Dataset entries
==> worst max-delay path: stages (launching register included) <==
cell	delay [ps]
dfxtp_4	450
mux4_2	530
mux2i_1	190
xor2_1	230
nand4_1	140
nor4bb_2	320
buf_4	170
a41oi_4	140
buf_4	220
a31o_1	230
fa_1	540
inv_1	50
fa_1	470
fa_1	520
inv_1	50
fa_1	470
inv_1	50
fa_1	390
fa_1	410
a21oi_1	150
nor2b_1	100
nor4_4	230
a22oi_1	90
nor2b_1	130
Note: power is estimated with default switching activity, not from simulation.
[config.mk]
export PLATFORM = sky130hd
export DESIGN_NAME = pwm_fault_guard
export DESIGN_NICKNAME = d
export VERILOG_FILES = /design/src/rtl/pwm_fault_guard.sv
export SDC_FILE = /design/constraint.sdc
export NUM_CORES = 1
export LEC_CHECK = 0
export CAP_MARGIN = 25
export CORE_AREA = 2 2 39 41
export DETAILED_ROUTE_END_ITERATION = 16
export DIE_AREA = 0 0 41 43
export PLACE_DENSITY = 0.74
export SLEW_MARGIN = 10
export SYNTH_ARGS = -nofsm -noshare
export SYNTH_HDL_FRONTEND = slang
export SYNTH_SLANG_ARGS = --single-unit
export TNS_END_PERCENT = 30
[constraint.sdc]
create_clock -name clk -period 1.1 [get_ports clk]
set_clock_uncertainty 0.15 [all_clocks]
set_input_delay 0.33 -clock clk [delete_from_list [all_inputs] [get_ports clk]]
set_output_delay 0.33 -clock clk [all_outputs]
set_load 0.05 [all_outputs]
--- config.mk ---
export PLATFORM = sky130hd
export DESIGN_NAME = ata_pio_seq
export DESIGN_NICKNAME = d
export VERILOG_FILES = /design/src/rtl/ata_pio_pkg.sv /design/src/rtl/ata_pio_sync.sv /design/src/rtl/ata_pio_mode_pick.sv /design/src/rtl/ata_pio_timing.sv /design/src/rtl/ata_pio_seq.sv
export SDC_FILE = /design/constraint.sdc
export NUM_CORES = 1
export LEC_CHECK = 0
export BUFFER_PORTS_ARGS = -buffer_cell sky130_fd_sc_hd__buf_4
export CORE_ASPECT_RATIO = 1.2
export CORE_MARGIN = 2
export CORE_UTILIZATION = 45
export DETAILED_ROUTE_END_ITERATION = 10
export PLACE_DENSITY = 0.69
export SLEW_MARGIN = 20
export SYNTH_ARGS = -nofsm -noshare
export SYNTH_HDL_FRONTEND = slang
export SYNTH_HIERARCHICAL = 1
export SYNTH_SLANG_ARGS = --single-unit
--- constraint.sdc ---
create_clock -name clk -period 5.5 [get_ports clk]
set_input_delay 0.275 -clock clk [delete_from_list [all_inputs] [get_ports clk]]
set_output_delay 0.275 -clock clk [all_outputs]
set_load 0.01 [all_outputs]
--- src/rtl/ata_pio_pkg.sv ---
package ata_pio_pkg;

  localparam int unsigned NUM_MODES = 5;
  localparam logic [4:0]  DATA_REG_CODE = 5'h10;

  typedef enum logic [2:0] {
    ST_IDLE,
    ST_SETUP,
    ST_ACTIVE,
    ST_WAIT,
    ST_RECOV
  } seq_state_t;

  // Modes beyond the supported range fall back to the slowest one
  function automatic logic [2:0] norm_mode(input logic [2:0] m);
    return (m > 3'd4) ? 3'd0 : m;
  endfunction

  function automatic logic [1:0] wait_states(input logic [2:0] m);
    logic [1:0] ws;
    case (norm_mode(m))
      3'd0:       ws = 2'd3;
      3'd1, 3'd2: ws = 2'd2;
      default:    ws = 2'd1;
    endcase
    return ws;
  endfunction

endpackage

--- src/rtl/ata_pio_sync.sv ---
module ata_pio_sync #(
  parameter int unsigned STAGES = 2
) (
  input  logic clk,
  input  logic rst_n,
  input  logic d_i,
  output logic q_o
);

  generate
    if (STAGES < 2) begin : g_single
      logic s_q;
      always_ff @(posedge clk or negedge rst_n) begin
        if (!rst_n) s_q <= 1'b0;
        else        s_q <= d_i;
      end
      assign q_o = s_q;
    end else begin : g_chain
      logic [STAGES-1:0] chain_q;
      always_ff @(posedge clk or negedge rst_n) begin
        if (!rst_n) chain_q <= '0;
        else        chain_q <= {chain_q[STAGES-2:0], d_i};
      end
      assign q_o = chain_q[STAGES-1];
    end
  endgenerate

endmodule

--- src/rtl/ata_pio_mode_pick.sv ---
module ata_pio_mode_pick
  import ata_pio_pkg::*;
(
  input  logic [2:0] dev0_mode_i,
  input  logic [2:0] dev1_mode_i,
  input  logic       dev1_present_i,
  input  logic       dev_sel_i,
  input  logic [4:0] addr_i,
  output logic [2:0] mode_o
);

  logic [2:0] m0, m1, own, slow, shared;

  always_comb begin
    m0     = norm_mode(dev0_mode_i);
    m1     = norm_mode(dev1_mode_i);
    own    = dev_sel_i ? m1 : m0;
    slow   = (m0 < m1) ? m0 : m1;
    shared = dev1_present_i ? slow : own;
    mode_o = (addr_i == DATA_REG_CODE) ? own : shared;
  end

endmodule

--- src/rtl/ata_pio_timing.sv ---
module ata_pio_timing
  import ata_pio_pkg::*;
#(
  parameter int unsigned CW = 8,
  parameter int unsigned SETUP_CYC  [NUM_MODES] = '{18, 13, 8, 8, 7},
  parameter int unsigned ACTIVE_CYC [NUM_MODES] = '{42, 32, 25, 20, 18},
  parameter int unsigned RECOV_CYC  [NUM_MODES] = '{92, 52, 28, 18, 7}
) (
  input  logic [2:0]    mode_i,
  output logic [CW-1:0] setup_o,
  output logic [CW-1:0] active_o,
  output logic [CW-1:0] recov_o
);

  logic [CW-1:0] tbl_setup  [NUM_MODES];
  logic [CW-1:0] tbl_active [NUM_MODES];
  logic [CW-1:0] tbl_recov  [NUM_MODES];

  // A zero count would underflow the phase counter; clamp to one cycle
  generate
    for (genvar g = 0; g < NUM_MODES; g++) begin : g_tbl
      assign tbl_setup[g]  = CW'((SETUP_CYC[g]  == 0) ? 1 : SETUP_CYC[g]);
      assign tbl_active[g] = CW'((ACTIVE_CYC[g] == 0) ? 1 : ACTIVE_CYC[g]);
      assign tbl_recov[g]  = CW'((RECOV_CYC[g]  == 0) ? 1 : RECOV_CYC[g]);
    end
  endgenerate

  always_comb begin
    setup_o  = tbl_setup[0];
    active_o = tbl_active[0];
    recov_o  = tbl_recov[0];
    for (int i = 0; i < NUM_MODES; i++) begin
      if (mode_i == 3'(i)) begin
        setup_o  = tbl_setup[i];
        active_o = tbl_active[i];
        recov_o  = tbl_recov[i];
      end
    end
  end

endmodule

--- src/rtl/ata_pio_seq.sv ---
module ata_pio_seq
  import ata_pio_pkg::*;
#(
  parameter int unsigned CW          = 8,
  parameter int unsigned TOW         = 12,
  parameter int unsigned SYNC_STAGES = 2,
  parameter int unsigned SETUP_CYC  [NUM_MODES] = '{18, 13, 8, 8, 7},
  parameter int unsigned ACTIVE_CYC [NUM_MODES] = '{42, 32, 25, 20, 18},
  parameter int unsigned RECOV_CYC  [NUM_MODES] = '{92, 52, 28, 18, 7}
) (
  input  logic           clk,
  input  logic           rst_n,
  input  logic           req_valid_i,
  input  logic           req_write_i,
  input  logic           req_dev_i,
  input  logic [4:0]     req_addr_i,
  input  logic [15:0]    req_wdata_i,
  output logic           req_ack_o,
  input  logic [2:0]     dev0_mode_i,
  input  logic [2:0]     dev1_mode_i,
  input  logic           dev1_present_i,
  input  logic [TOW-1:0] iordy_limit_i,
  output logic           busy_o,
  output logic           done_o,
  output logic           err_o,
  output logic [15:0]    rd_data_o,
  output logic [1:0]     wait_states_o,
  output logic           cs0_n_o,
  output logic           cs1_n_o,
  output logic [2:0]     da_o,
  output logic           dior_n_o,
  output logic           diow_n_o,
  output logic [15:0]    dd_o,
  output logic           dd_oe_o,
  input  logic [15:0]    dd_i,
  input  logic           iordy_i
);

  seq_state_t     state_q, state_d;
  logic [CW-1:0]  cnt_q, cnt_d;
  logic [TOW-1:0] wcnt_q, wcnt_d;
  logic [4:0]     addr_q, addr_d;
  logic           write_q, write_d;
  logic [15:0]    wdata_q, wdata_d;
  logic [2:0]     mode_q, mode_d;
  logic [15:0]    rdata_q, rdata_d;
  logic           err_q, err_d;
  logic           done_q, done_d;
  logic [1:0]     ws_q, ws_d;
  logic           cs0_n_q, cs0_n_d, cs1_n_q, cs1_n_d;
  logic [2:0]     da_q, da_d;
  logic           dior_n_q, dior_n_d, diow_n_q, diow_n_d;
  logic           oe_q, oe_d;

  logic           accept;
  logic           iordy_s;
  logic [2:0]     req_mode;
  logic [CW-1:0]  setup_len, active_len, recov_len;
  logic           req_is_data, cur_is_data;
  logic           strobe_phase_d;

  ata_pio_sync #(.STAGES(SYNC_STAGES)) u_sync (
    .clk   (clk),
    .rst_n (rst_n),
    .d_i   (iordy_i),
    .q_o   (iordy_s)
  );

  ata_pio_mode_pick u_pick (
    .dev0_mode_i    (dev0_mode_i),
    .dev1_mode_i    (dev1_mode_i),
    .dev1_present_i (dev1_present_i),
    .dev_sel_i      (req_dev_i),
    .addr_i         (req_addr_i),
    .mode_o         (req_mode)
  );

  ata_pio_timing #(
    .CW         (CW),
    .SETUP_CYC  (SETUP_CYC),
    .ACTIVE_CYC (ACTIVE_CYC),
    .RECOV_CYC  (RECOV_CYC)
  ) u_timing (
    .mode_i   (mode_q),
    .setup_o  (setup_len),
    .active_o (active_len),
    .recov_o  (recov_len)
  );

  assign accept      = req_valid_i && (state_q == ST_IDLE);
  assign req_is_data = (req_addr_i == DATA_REG_CODE);
  assign cur_is_data = (addr_q == DATA_REG_CODE);

  // Next-state logic
  always_comb begin
    state_d = state_q;
    cnt_d   = cnt_q;
    wcnt_d  = wcnt_q;
    addr_d  = addr_q;
    write_d = write_q;
    wdata_d = wdata_q;
    mode_d  = mode_q;
    rdata_d = rdata_q;
    err_d   = err_q;
    ws_d    = ws_q;
    done_d  = 1'b0;

    case (state_q)
      ST_IDLE: begin
        if (accept) begin
          state_d = ST_SETUP;
          cnt_d   = '0;
          addr_d  = req_addr_i;
          write_d = req_write_i;
          wdata_d = req_is_data ? req_wdata_i : {8'h00, req_wdata_i[7:0]};
          mode_d  = req_mode;
          ws_d    = wait_states(req_mode);
          err_d   = 1'b0;
        end
      end
      ST_SETUP: begin
        if (cnt_q == setup_len - 1'b1) begin
          state_d = ST_ACTIVE;
          cnt_d   = '0;
        end else begin
          cnt_d = cnt_q + 1'b1;
        end
      end
      ST_ACTIVE: begin
        if (cnt_q == active_len - 1'b1) begin
          state_d = ST_WAIT;
          cnt_d   = '0;
          wcnt_d  = '0;
        end else begin
          cnt_d = cnt_q + 1'b1;
        end
      end
      ST_WAIT: begin
        if (iordy_s || (wcnt_q == iordy_limit_i)) begin
          state_d = ST_RECOV;
          err_d   = !iordy_s;
          rdata_d = cur_is_data ? dd_i : {8'h00, dd_i[7:0]};
        end else begin
          wcnt_d = wcnt_q + 1'b1;
        end
      end
      ST_RECOV: begin
        if (cnt_q == recov_len - 1'b1) begin
          state_d = ST_IDLE;
          cnt_d   = '0;
          done_d  = 1'b1;
        end else begin
          cnt_d = cnt_q + 1'b1;
        end
      end
      default: state_d = ST_IDLE;
    endcase
  end

  // Bus pin next values, registered so strobes never glitch
  always_comb begin
    strobe_phase_d = (state_d == ST_ACTIVE) || (state_d == ST_WAIT);
    if (state_d == ST_IDLE) begin
      cs0_n_d = 1'b1;
      cs1_n_d = 1'b1;
      da_d    = 3'd0;
    end else begin
      cs0_n_d = addr_d[3];
      cs1_n_d = addr_d[4];
      da_d    = addr_d[2:0];
    end
    dior_n_d = !(strobe_phase_d && !write_d);
    diow_n_d = !(strobe_phase_d && write_d);
    oe_d     = write_d && (strobe_phase_d || (state_d == ST_RECOV));
  end

  // Control and pin registers
  always_ff @(posedge clk or negedge rst_n) begin
    if (!rst_n) begin
      state_q  <= ST_IDLE;
      cnt_q    <= '0;
      wcnt_q   <= '0;
      done_q   <= 1'b0;
      err_q    <= 1'b0;
      cs0_n_q  <= 1'b1;
      cs1_n_q  <= 1'b1;
      da_q     <= 3'd0;
      dior_n_q <= 1'b1;
      diow_n_q <= 1'b1;
      oe_q     <= 1'b0;
    end else begin
      state_q  <= state_d;
      cnt_q    <= cnt_d;
      wcnt_q   <= wcnt_d;
      done_q   <= done_d;
      err_q    <= err_d;
      cs0_n_q  <= cs0_n_d;
      cs1_n_q  <= cs1_n_d;
      da_q     <= da_d;
      dior_n_q <= dior_n_d;
      diow_n_q <= diow_n_d;
      oe_q     <= oe_d;
    end
  end

  // Request capture, enabled on accept only
  always_ff @(posedge clk or negedge rst_n) begin
    if (!rst_n) begin
      addr_q  <= 5'd0;
      write_q <= 1'b0;
      wdata_q <= 16'd0;
      mode_q  <= 3'd0;
      ws_q    <= 2'd3;
    end else if (accept) begin
      addr_q  <= addr_d;
      write_q <= write_d;
      wdata_q <= wdata_d;
      mode_q  <= mode_d;
      ws_q    <= ws_d;
    end
  end

  // Read data capture, enabled at strobe release
  always_ff @(posedge clk or negedge rst_n) begin
    if (!rst_n) begin
      rdata_q <= 16'd0;
    end else if ((state_q == ST_WAIT) && (state_d == ST_RECOV)) begin
      rdata_q <= rdata_d;
    end
  end

  assign req_ack_o     = accept;
  assign busy_o        = (state_q != ST_IDLE);
  assign done_o        = done_q;
  assign err_o         = err_q;
  assign rd_data_o     = rdata_q;
  assign wait_states_o = ws_q;
  assign cs0_n_o       = cs0_n_q;
  assign cs1_n_o       = cs1_n_q;
  assign da_o          = da_q;
  assign dior_n_o      = dior_n_q;
  assign diow_n_o      = diow_n_q;
  assign dd_o          = wdata_q;
  assign dd_oe_o       = oe_q;

  // Assertions
  p_idle_quiet_r2: assert property (@(posedge clk) disable iff (!rst_n)
    !busy_o |-> (cs0_n_o && cs1_n_o && dior_n_o && diow_n_o && !dd_oe_o));

  p_one_strobe_r3: assert property (@(posedge clk) disable iff (!rst_n)
    (dior_n_o || diow_n_o));

  p_addr_hold_r1: assert property (@(posedge clk) disable iff (!rst_n)
    (busy_o && $past(busy_o)) |-> ($stable(da_o) && $stable(cs0_n_o) && $stable(cs1_n_o)));

  p_release_cause_r8: assert property (@(posedge clk) disable iff (!rst_n)
    ($rose(dior_n_o) || $rose(diow_n_o)) |-> ($past(iordy_s) || err_o));

  p_done_at_end_r11: assert property (@(posedge clk) disable iff (!rst_n)
    done_o |-> (!busy_o && $past(busy_o)));

  p_ack_starts_r11: assert property (@(posedge clk) disable iff (!rst_n)
    req_ack_o |=> (busy_o && !done_o));

endmodule

==> metrics.csv <==
stage,metric,value,unit
run_status,status,completed,
floorplanning,I/O pins,108,
worst_setup_path,crit start category,register,
job,max cap viols,0,
pwr,leakage,2.75,nW
clock_network,"Hold-fix buffers, CTS",0,
clock_network,PostCTS Resize Cnt,0,
pwr,power per cell area,456,nW/um2
worst_setup_path,internal reg-to-reg setup slack,2.08,ns
clock_network,clk_lat worst skew,0.33,ns
worst_setup_path,Worst path slowest cell,a21oi_1,
pwr,Switching Share,38.2,%
yosys,top_reg_cell synth,dfrtp_1,
clock_network,CTS clock-pin slew for the worst setup and hold paths,0.06,ns
clock_network,Clock Root Buffer,clkbuf_16,
worst_setup_path,Worst Path Buf+Inv,1,
pwr,total power,2.63,mW
cells_and_area,post-route cell area,5780,um2
global_routing,initial antenna violation count,0,
worst_hold_path,Worst Hold Depth,1,
floorplanning,CORE AREA,10100,um2
cells_and_area,nets@finish,706,
floorplanning,Die ar.,11200,um2
cells_and_area,number of diodes,0,
worst_setup_path,WP data required,5.71,ns
cells_and_area,Area Growth Syn to Fin,23.7,%
global_routing,final global-route overflow total,0,
floorplanning,row count,40,
routing,DR iter-0 viols,199,
floorplanning,initial core utilization,46.4,%
pwr,Sw Pwr,1.00,mW
timing,Rel. slew slack,36.0,%
worst_setup_path,crit-path leading delay family,compound AO/OA/AOI/OAI gates,
timing,RSZ-0062 raised after global routing,false,
timing,FMAX,292,MHz
placement,half-perimeter wire length after placement,8250,um
placement,GPL Wtd Cong,0.843,
routing,DRC Markers,0,
yosys,"Seq/Total Area, Yosys",42.0,%
floorplanning,Die W,97,um
pwr,Seq pwr share,33.9,%
yosys,Seq cells post-synth,78,
routing,Routed met1 length,4570,um
timing,Sum Neg Setup Slack,0,ns
yosys,most common cell in the netlist,nand2_1,
clock_network,CTS tree,done,
timing,Period minus WS final,3.42,ns
yosys,Syn. warnings,6,
worst_setup_path,CP Capture Type,register,
worst_setup_path,crit path kind,reg2reg,
clock_network,Setup Buffers After CTS,0,
timing,Tcrit/Tclk final,62.2,%
timing,post-route setup slack,2.08,ns
worst_hold_path,Hold WC Path Type,in2reg,
global_routing,largest net degree at the start of global routing,79,
routing,met3 wire len,568,um
routing,DR pass1 iterations,4,
yosys,syn avg cell area,8.52,um2
worst_setup_path,Worst path max stage delay,0.64,ns
pwr,Pint,1.63,mW
yosys,"EDFF count, synth",0,
yosys,Post-Syn Area,4670,um2
routing,uppermost layer routed,met4,
worst_setup_path,Reg2Reg Depth,10,
timing,final hold vios,0,
cells_and_area,layout cell share with drive strength beyond 1,23.4,%
placement,"worst slack, placed",2.09,ns
routing,post-route antenna net violation count,0,
cells_and_area,final core utilization,57.4,%
yosys,Synth top area share,38.6,%
global_routing,number of global-route vias before repair,3984,
clock_network,CTS buffer count,9,
clock_network,Sink Count,78,
clock_network,htree depth,3,
timing,Final setup viols,0,
worst_setup_path,Crit path arrival time,3.63,ns
yosys,ranking of synthesized cells by area,"dfrtp_1, nand2_1, xnor2_1, xor2_1, dfstp_2",
timing,Worst Skew,0.00709,ns
routing,Post-Route WL,10900,um
placement,Placement Cell Area,5470,um2
timing,Final Slew Violations,0,
pwr,peak supply drop,0.211,mV
timing,Worst Tran Pin Value,0.960,ns
yosys,synth unique cells,62,
yosys,Mapped Cells,548,
global_routing,first-pass GRT wire length,18600,um
routing,met2 wire len,5500,um
worst_setup_path,"Critical Path, Cell by Cell",or3b_4 > inv_2 > a21oi_1 > xor2_1 > xnor2_1 > nand3_1 > a2111oi_2 > a31oi_4 > a2111oi_0 > nor2_1,
routing,vias per cell,5.27,
yosys,"Async S/R FF share, synth",100,%
clock_network,clock buffer depth,2,
worst_setup_path,CP Max Fanout,9,
floorplanning,DIE HEIGHT,116,um
worst_setup_path,path length in cells of the critical path,10,
pwr,clock network fraction of total power,23.6,%
yosys,"top cells by count, synth","nand2_1, dfrtp_1, nor2_1, xnor2_1, o21ai_0",
placement,port buffer count,107,
global_routing,GR Util All Layers,20.3,%
pwr,Logic pwr share,42.5,%
yosys,leading area contributor after synthesis,dfrtp_1,
routing,post-DR wirelength/cell,14.2,um
routing,total vias in the final route,4038,
## power groups by stage
| stage | Clock, mW | Combinational [mW] | Sequential [mW] |
|---|---|---|---|
| global route | 0.658 | 1.27 | 0.918 |
| global placement | 0 | 1.10 | 0.900 |
| detailed placement | 0 | 1.13 | 0.904 |
| floorplan | 0 | 0.811 | 0.874 |
| finish | 0.620 | 1.12 | 0.893 |
| CTS | 0.635 | 1.13 | 0.895 |
## flip-flops by register name (all words and copies together) (netlist names), 2 cells and up
signal                  flops
wait_states_o               2
cnt_q                       8
state_q                     3
dd_o                       16
wcnt_q                     12
mode_q                      3
addr_q                      5
da_o                        3
rd_data_o                  16
u_sync/g_chain.chain_q      2
## through the flow
stage | hold WS, ns | instances
floorplan | -0.0206 | 553
global placement | 0.338 | 751
detailed placement | 0.356 | 751
CTS | 0.0469 | 766
global route | 0.0471 | 766
finish | 0.0570 | 766
## final cells by class
| class | count | area [um2] |
|---|---|---|
| Fill cell | 903 | 4280 |
| Clock buffer | 11 | 233 |
| Clock inverter | 4 | 72.6 |
| Sequential cell | 78 | 1960 |
| Multi-Input combinational cell | 416 | 2450 |
| Timing Repair Buffer | 109 | 818 |
| Tap cell | 126 | 158 |
| Inverter | 22 | 82.6 |
## cell families after synthesis
kind of cell	share of synthesized area (%)
xor+xnor	9.72
simple gates	27.8
buf+inv	5.95
other cells	0.0803
compound gates	11.5
mux	0.857
fa+ha+maj	2.14
flops	42.0
## worst reg2reg max path, delay by kind of cell, from the launching register on
family | cells | cell delay (ns)
compound gates | 4 | 1.88
xor+xnor | 2 | 0.40
simple gates | 3 | 0.50
flops | 1 | 0.45
buf+inv | 1 | 0.07
## layout by cell type (no fill, tap or decap), drive strengths merged, types with 5 or more instances in the layout
master	count
conb	6
a22o	8
buf	109
nor2	40
nor2b	11
inv	22
nand4	8
and2	5
clkbuf	11
o21ai	30
xor2	20
a21oi	15
nand3	16
xnor2	31
or2	7
nor3	14
dfrtp	72
ha	8
nor4	8
nand2	130
or3	6
dfstp	6
a31oi	5
## path summary, 6_finish.rpt
kind,startpoint,end
worst max-delay path,mode_q[2],cnt_q[6]
worst min-delay path,iordy_i,u_sync/g_chain.chain_q[0]
worst max register to register,mode_q[2],cnt_q[6]
worst min register to register,u_sync/g_chain.chain_q[0],u_sync/g_chain.chain_q[1]
max in group asynchronous,rst_n,da_o[0]
min in group asynchronous,rst_n,rd_data_o[13]
## layer usage
layer  vias to the layer above  GRT usage [%]
li1                       2006              -
met1                      1902           24.7
met2                       111           35.1
met3                        19           4.58
met4                         0           8.45
met5                         -              0
Note: power is estimated with default switching activity, not from simulation.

▶ _Problem requirements_: Each line from the beginning of the entries to the line with "create_clock -name clk -period 5.5" must be repeated exactly, with both end lines kept and no other lines given.

▶ _Solution to this problem_:
==> worst max-delay path: stages (launching register included) <==
cell	delay [ps]
dfxtp_4	450
mux4_2	530
mux2i_1	190
xor2_1	230
nand4_1	140
nor4bb_2	320
buf_4	170
a41oi_4	140
buf_4	220
a31o_1	230
fa_1	540
inv_1	50
fa_1	470
fa_1	520
inv_1	50
fa_1	470
inv_1	50
fa_1	390
fa_1	410
a21oi_1	150
nor2b_1	100
nor4_4	230
a22oi_1	90
nor2b_1	130
Note: power is estimated with default switching activity, not from simulation.
[config.mk]
export PLATFORM = sky130hd
export DESIGN_NAME = pwm_fault_guard
export DESIGN_NICKNAME = d
export VERILOG_FILES = /design/src/rtl/pwm_fault_guard.sv
export SDC_FILE = /design/constraint.sdc
export NUM_CORES = 1
export LEC_CHECK = 0
export CAP_MARGIN = 25
export CORE_AREA = 2 2 39 41
export DETAILED_ROUTE_END_ITERATION = 16
export DIE_AREA = 0 0 41 43
export PLACE_DENSITY = 0.74
export SLEW_MARGIN = 10
export SYNTH_ARGS = -nofsm -noshare
export SYNTH_HDL_FRONTEND = slang
export SYNTH_SLANG_ARGS = --single-unit
export TNS_END_PERCENT = 30
[constraint.sdc]
create_clock -name clk -period 1.1 [get_ports clk]
set_clock_uncertainty 0.15 [all_clocks]
set_input_delay 0.33 -clock clk [delete_from_list [all_inputs] [get_ports clk]]
set_output_delay 0.33 -clock clk [all_outputs]
set_load 0.05 [all_outputs]
--- config.mk ---
export PLATFORM = sky130hd
export DESIGN_NAME = ata_pio_seq
export DESIGN_NICKNAME = d
export VERILOG_FILES = /design/src/rtl/ata_pio_pkg.sv /design/src/rtl/ata_pio_sync.sv /design/src/rtl/ata_pio_mode_pick.sv /design/src/rtl/ata_pio_timing.sv /design/src/rtl/ata_pio_seq.sv
export SDC_FILE = /design/constraint.sdc
export NUM_CORES = 1
export LEC_CHECK = 0
export BUFFER_PORTS_ARGS = -buffer_cell sky130_fd_sc_hd__buf_4
export CORE_ASPECT_RATIO = 1.2
export CORE_MARGIN = 2
export CORE_UTILIZATION = 45
export DETAILED_ROUTE_END_ITERATION = 10
export PLACE_DENSITY = 0.69
export SLEW_MARGIN = 20
export SYNTH_ARGS = -nofsm -noshare
export SYNTH_HDL_FRONTEND = slang
export SYNTH_HIERARCHICAL = 1
export SYNTH_SLANG_ARGS = --single-unit
--- constraint.sdc ---
create_clock -name clk -period 5.5 [get_ports clk]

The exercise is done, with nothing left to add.